Delon defines ‘insurance procurement’ as going out into the marketplace and being able to finance all the risk that could be insured, including captives and reciprocals. He estimates this represents approximately 50% of the risk manager’s job – “give or take 20%.”
How does a risk manager take on all of these different responsibilities?
Delon uses the example of off-campus travel for universities. “It’s a very big deal,” he said of the travel issue. “Oftentimes, the best person to bring it forward in a risk register might be the risk manager. Then you struggle to find a place to put it: ‘You be our off-campus travel coordinator’ or you can say, ‘I think you’re only doing 50% of your time on insurance, how about you take on this role?’ So, you take on that role. You can also take on roles for emergency response planning, business continuity planning, whistleblower legislation, privacy and occupational health and safety.”

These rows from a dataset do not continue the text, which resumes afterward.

From an optimization exercise on the open Yosys and OpenROAD flow, aimed at a short achievable clock period and few clock cycles per item; shortcuts taken in it are not production practice.

==> inputs of juniper <==
// lc4_superscalar
module lc4_superscalar #(
   parameter lc4_pkg::word_t RESET_PC = 16'h8200
) (
   input  logic              gwe,
   input  logic              i_rst,
   output lc4_pkg::word_t    o_cur_pc,
   input  lc4_pkg::word_t    i_insn_a,
   input  lc4_pkg::word_t    i_insn_b,
   output logic              o_wb_we_a,
   output lc4_pkg::reg_sel_t o_wb_rd_a,
   output lc4_pkg::word_t    o_wb_data_a,
   output lc4_pkg::word_t    o_wb_pc_a,
   output logic              o_wb_we_b,
   output lc4_pkg::reg_sel_t o_wb_rd_b,
   output lc4_pkg::word_t    o_wb_data_b,
   output lc4_pkg::word_t    o_wb_pc_b
);
export LEC_CHECK = 0
export ABC_AREA = 1
export ABC_CLOCK_PERIOD_IN_PS = 1800
export CAP_MARGIN = 20
export CORE_MARGIN = 2
export CORE_UTILIZATION = 40
export SETUP_SLACK_MARGIN = 3.2
export SLEW_MARGIN = 20
create_clock -name core_clock -period 5.0 [get_ports {gwe}]
run.sh (not shown) runs the stock make flow with config.mk's settings and CLKGATE_MAP_FILE= SYNTH_SCRIPT=/design/flow/synth_recipe.tcl, a recipe that flattens the netlist after the stock synthesis.
==> sierra: changes against juniper <==
--- a/flow/design.v
+++ b/flow/design.v
@@ -170,88 +170,89 @@
    output lc4_pkg::word_t    o_wb_pc_a,
    output logic              o_wb_we_b,
    output lc4_pkg::reg_sel_t o_wb_rd_b,
    output lc4_pkg::word_t    o_wb_data_b,
    output lc4_pkg::word_t    o_wb_pc_b
 );
-   lc4_pkg::word_t pc;
+   lc4_pkg::word_t pc, pc_p1, pc_p2;       
+   lc4_pkg::word_t pc_p3, pc_p4;
+   lc4_pkg::word_t d_insn_a, d_insn_b, d_pc_a, d_pc_b;
    logic           d_valid;
    logic           split;
+   assign pc_p3 = pc_p2 + 16'd1;
+   assign pc_p4 = pc_p2 + 16'd2;
    always_ff @(posedge gwe) begin
       if (i_rst) begin
          pc      <= RESET_PC;
+         pc_p1   <= RESET_PC + 16'd1;
+         pc_p2   <= RESET_PC + 16'd2;
          d_valid <= 1'b0;
+      end else if (split) begin
+         pc      <= pc_p1;
+         pc_p1   <= pc_p2;
+         pc_p2   <= pc_p3;
+         d_valid <= 1'b1;
       end else begin
-         pc      <= split ? pc + 16'd1 : pc + 16'd2;
+         pc      <= pc_p2;
+         pc_p1   <= pc_p3;
+         pc_p2   <= pc_p4;
          d_valid <= 1'b1;
       end
    end
-   assign o_cur_pc = pc;
-   logic [1:0][2:0]  f_rs, f_rt, f_rd;
-   logic [1:0]       f_rs_re, f_rt_re, f_dwe, f_cnst, f_sub, f_lg, f_or;
-   logic [1:0][15:0] f_imm;
-   lc4_decoder fdec_a_i (
-      .i_insn (i_insn_a), .o_rs (f_rs[0]), .o_rt (f_rt[0]), .o_rd (f_rd[0]),
-      .o_rs_re (f_rs_re[0]), .o_rt_re (f_rt_re[0]), .o_rd_we (f_dwe[0]), .o_const (f_cnst[0]),
-      .o_sub (f_sub[0]), .o_logic (f_lg[0]), .o_or (f_or[0]), .o_imm (f_imm[0])
-   );
-   lc4_decoder fdec_b_i (
-      .i_insn (i_insn_b), .o_rs (f_rs[1]), .o_rt (f_rt[1]), .o_rd (f_rd[1]),
-      .o_rs_re (f_rs_re[1]), .o_rt_re (f_rt_re[1]), .o_rd_we (f_dwe[1]), .o_const (f_cnst[1]),
-      .o_sub (f_sub[1]), .o_logic (f_lg[1]), .o_or (f_or[1]), .o_imm (f_imm[1])
-   );
-   logic [1:0][2:0]  rs, rt, rd;
-   logic [1:0]       rs_re, rt_re, dwe, cnst, sub, lg, orr;
-   logic [1:0][15:0] imm;
-   logic [1:0][7:0]  rs_oh, rt_oh;        
-   logic             own_rs, own_rt;      
+   logic [7:0] d_rs_oh_a, d_rt_oh_a, d_rs_oh_b, d_rt_oh_b;
    function automatic logic [7:0] onehot(input logic [2:0] r);
       onehot = 8'b1 << r;
    endfunction
-   logic [1:0][2:0]  n_rs, n_rt, n_rd;
-   logic [1:0]       n_rs_re, n_rt_re, n_dwe, n_cnst, n_sub, n_lg, n_or;
-   logic [1:0][15:0] n_imm;
-   always_comb begin
+   always_ff @(posedge gwe) begin
       if (split) begin
-         n_rs = {f_rs[0], rs[1]};           n_rt = {f_rt[0], rt[1]};
-         n_rd = {f_rd[0], rd[1]};           n_rs_re = {f_rs_re[0], rs_re[1]};
-         n_rt_re = {f_rt_re[0], rt_re[1]};  n_dwe = {f_dwe[0], dwe[1]};
-         n_cnst = {f_cnst[0], cnst[1]};     n_sub = {f_sub[0], sub[1]};
-         n_lg = {f_lg[0], lg[1]};           n_or = {f_or[0], orr[1]};
-         n_imm = {f_imm[0], imm[1]};
+         d_insn_a  <= d_insn_b;    
+         d_insn_b  <= i_insn_a;
+         d_rs_oh_a <= d_rs_oh_b;
+         d_rt_oh_a <= d_rt_oh_b;
+         d_rs_oh_b <= onehot(i_insn_a[8:6]);
+         d_rt_oh_b <= onehot(i_insn_a[2:0]);
+         d_pc_a    <= d_pc_b;
+         d_pc_b    <= pc;
       end else begin
-         n_rs = f_rs;       n_rt = f_rt;       n_rd = f_rd;
-         n_rs_re = f_rs_re; n_rt_re = f_rt_re; n_dwe = f_dwe;
-         n_cnst = f_cnst;   n_sub = f_sub;     n_lg = f_lg;
-         n_or = f_or;       n_imm = f_imm;
+         d_insn_a  <= i_insn_a;
+         d_insn_b  <= i_insn_b;
+         d_rs_oh_a <= onehot(i_insn_a[8:6]);
+         d_rt_oh_a <= onehot(i_insn_a[2:0]);
+         d_rs_oh_b <= onehot(i_insn_b[8:6]);
+         d_rt_oh_b <= onehot(i_insn_b[2:0]);
+         d_pc_a    <= pc;
+         d_pc_b    <= pc_p1;
       end
    end
-   always_ff @(posedge gwe) begin
-      rs <= n_rs;  rt <= n_rt;  rd <= n_rd;
-      rs_re <= n_rs_re;  rt_re <= n_rt_re;  dwe <= n_dwe;
-      cnst <= n_cnst;  sub <= n_sub;  lg <= n_lg;  orr <= n_or;
-      imm <= n_imm;
-      for (int L = 0; L < 2; L++) begin
-         rs_oh[L] <= onehot(n_rs[L]);
-         rt_oh[L] <= onehot(n_rt[L]);
-      end
-      own_rs <= n_dwe[0] && n_rs_re[1] && (n_rs[1] == n_rd[0]);
-      own_rt <= n_dwe[0] && n_rt_re[1] && (n_rt[1] == n_rd[0]);
-   end
+   assign o_cur_pc = pc;
+   logic [1:0][2:0]  rs, rt, rd;
+   logic [1:0]       rs_re, rt_re, dwe, cnst, sub, lg, orr;
+   logic [1:0][15:0] imm;
    logic [1:0][15:0] d_pc;
-   assign d_pc = {pc - 16'd1, pc - 16'd2};
+   lc4_decoder dec_a_i (
+      .i_insn (d_insn_a), .o_rs (rs[0]), .o_rt (rt[0]), .o_rd (rd[0]),
+      .o_rs_re (rs_re[0]), .o_rt_re (rt_re[0]), .o_rd_we (dwe[0]), .o_const (cnst[0]),
+      .o_sub (sub[0]), .o_logic (lg[0]), .o_or (orr[0]), .o_imm (imm[0])
+   );
+   lc4_decoder dec_b_i (
+      .i_insn (d_insn_b), .o_rs (rs[1]), .o_rt (rt[1]), .o_rd (rd[1]),
+      .o_rs_re (rs_re[1]), .o_rt_re (rt_re[1]), .o_rd_we (dwe[1]), .o_const (cnst[1]),
+      .o_sub (sub[1]), .o_logic (lg[1]), .o_or (orr[1]), .o_imm (imm[1])
+   );
+   assign d_pc = {d_pc_b, d_pc_a};
    logic [1:0]      x1_we, x2_we, x3_we, x1_late, x2_late, x3_late;
    logic [1:0][2:0] x1_rd, x2_rd, x3_rd;
    localparam int OWN = 7, G1B = 6, G1A = 5, G2B = 4, G2A = 3, G3B = 2, G3A = 1, LATE = 0;
-   function automatic logic [7:0] find_src(input logic [2:0] s, input logic re, input logic ho,
-                                           input logic a_const,
+   function automatic logic [7:0] find_src(input logic [2:0] s, input logic re, input logic in_b,
+                                           input logic a_we, input logic [2:0] a_rd, input logic a_const,
                                            input logic [1:0] w1, input logic [1:0][2:0] r1, input logic [1:0] l1,
                                            input logic [1:0] w2, input logic [1:0][2:0] r2, input logic [1:0] l2,
                                            input logic [1:0] w3, input logic [1:0][2:0] r3);
-      logic h1b, h1a, h2b, h2a, h3b, h3a;
+      logic ho, h1b, h1a, h2b, h2a, h3b, h3a;
       logic f_o, f1b, f1a, f2b, f2a, f3b, f3a;
+      ho  = in_b && a_we && (a_rd == s);
       h1b = w1[1] && (r1[1] == s);
       h1a = w1[0] && (r1[0] == s);
       h2b = w2[1] && (r2[1] == s);
       h2a = w2[0] && (r2[0] == s);
       h3b = w3[1] && (r3[1] == s);
       h3a = w3[0] && (r3[0] == s);
@@ -265,15 +266,15 @@
       find_src = {f_o, f1b, f1a, f2b, f2a, f3b, f3a,
                   f_o || (f1b && l1[1]) || (f1a && l1[0]) || (f2b && l2[1]) || (f2a && l2[0])};
    endfunction
    logic [1:0][7:0] src1, src2;
    always_comb begin
       for (int L = 0; L < 2; L++) begin
-         src1[L] = find_src(rs[L], rs_re[L], L == 1 && own_rs, cnst[0],
+         src1[L] = find_src(rs[L], rs_re[L], L == 1, dwe[0], rd[0], cnst[0],
                             x1_we, x1_rd, x1_late, x2_we, x2_rd, x2_late, x3_we, x3_rd);
-         src2[L] = find_src(rt[L], rt_re[L], L == 1 && own_rt, cnst[0],
+         src2[L] = find_src(rt[L], rt_re[L], L == 1, dwe[0], rd[0], cnst[0],
                             x1_we, x1_rd, x1_late, x2_we, x2_rd, x2_late, x3_we, x3_rd);
       end
    end
    function automatic logic [5:0] qual(input logic [7:0] s, input logic [1:0] l1, input logic [1:0] l2);
       qual = {s[G2B] && l2[1], s[G2A] && l2[0],
               s[G1B] && !l1[1], s[G1A] && !l1[0],
@@ -293,14 +294,14 @@
    assign issue   = {d_valid && dwe[1] && !split, d_valid && dwe[0]};
    logic [7:0]       r_wmask_a, r_wmask_b;
    lc4_pkg::word_t   w_data_a, w_data_b;
    lc4_pkg::word_t   rf_rs_a, rf_rt_a, rf_rs_b, rf_rt_b;
    lc4_regfile_dual regfile_i (
       .gwe         (gwe),       .i_rst       (i_rst),
-      .i_rs_a      (rs_oh[0]),  .i_rt_a      (rt_oh[0]),
-      .i_rs_b      (rs_oh[1]),  .i_rt_b      (rt_oh[1]),
+      .i_rs_a      (d_rs_oh_a), .i_rt_a      (d_rt_oh_a),
+      .i_rs_b      (d_rs_oh_b), .i_rt_b      (d_rt_oh_b),
       .o_rs_data_a (rf_rs_a),   .o_rt_data_a (rf_rt_a),
       .o_rs_data_b (rf_rs_b),   .o_rt_data_b (rf_rt_b),
       .i_wmask_a   (r_wmask_a), .i_wdata_a   (w_data_a),
       .i_wmask_b   (r_wmask_b), .i_wdata_b   (w_data_b)
    );
    logic [1:0][7:0] x2_elo;    
@@ -314,14 +315,14 @@
       else if (s[G2A]) cap_lo[7:0] = elo2[0];
       else if (s[G3B]) cap_lo[7:0] = lo3[1];
       else if (s[G3A]) cap_lo[7:0] = lo3[0];
    endfunction
    logic [1:0][15:0] rf1, rf2, v1, v2;
    logic             b_rs_const, b_rt_const;
-   assign b_rs_const = cnst[0] && own_rs;
-   assign b_rt_const = cnst[0] && own_rt;
+   assign b_rs_const = cnst[0] && dwe[0] && rs_re[1] && (rs[1] == rd[0]);
+   assign b_rt_const = cnst[0] && dwe[0] && rt_re[1] && (rt[1] == rd[0]);
    assign rf1 = {rf_rs_b, rf_rs_a};
    assign rf2 = {rf_rt_b, rf_rt_a};
    always_comb begin
       for (int L = 0; L < 2; L++) begin
          if (cnst[L])                      v1[L] = 16'h0000;
          else if (L == 1 && b_rs_const)    v1[L] = imm[0];
==> impl_metrics.csv <==
group,metric,value,unit
logic_synthesis,syn-num-nets,6971,
placement,place.gp.congestion,1.059,
sta,tightest_slew,0.9500,ns
setup_path,rr_worst_depth,18,
route,drt-initial-drc-count,7110,
placement,dpl-instance-area,49800,sq um
logic_synthesis,synth_xor_area_frac,0.03710,
logic_synthesis,synth_fa_ha_area_frac,0.03507,
status,outcome,"finished clean",
The numbers above come from sierra.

Some risk manager roles are even associated with internal audits or an audit function, Delon added.
The additional responsibilities, including leadership roles, may play a part in the compensation for risk practitioners.
Overall, Canadian practitioners experienced an average 2% increase in base salary this year compared to the results in the 2015 survey (the study is published every two years). The average base salary for director of enterprise risk management/strategic risk management in Canada saw the biggest increase for the country, up 8% to $130,000, according to the RIMS survey.
The RIMS benchmark survey, released Tuesday, is based on data from 950 completed surveys submitted by full-time risk professionals and offered findings for seven different risk management job titles. The survey incorporates data from 138 risk professionals in Canada, 781 in the United States and 31 outside the U.S. and Canada.
Delon told Canadian Underwriter that he is seeing a trend of titles being given to risk managers that are associated with leadership, but the role may not have any direct reports. “It seems that some organizations are using existing salary structures and titles to slot in the risk management roles,” he said. “It would be nice to see the compensation levels and titles adjusted in organizations to better compensate risk managers for the work they do without resorting to titles that don’t always represent the true work of the risk managers.
“So, I’m finding a kind of misalignment between salary and leadership,” he said.
Delon suggested that “risk managers probably should be paid the same level as directors of risk,” but, because of organizational styles that give more salary band to a director, some organizations put their risk managers into a director band. While he says he is not against this classification, “it does kind of confuse others when you see somebody who is a director of risk, but they are a one-person shop.”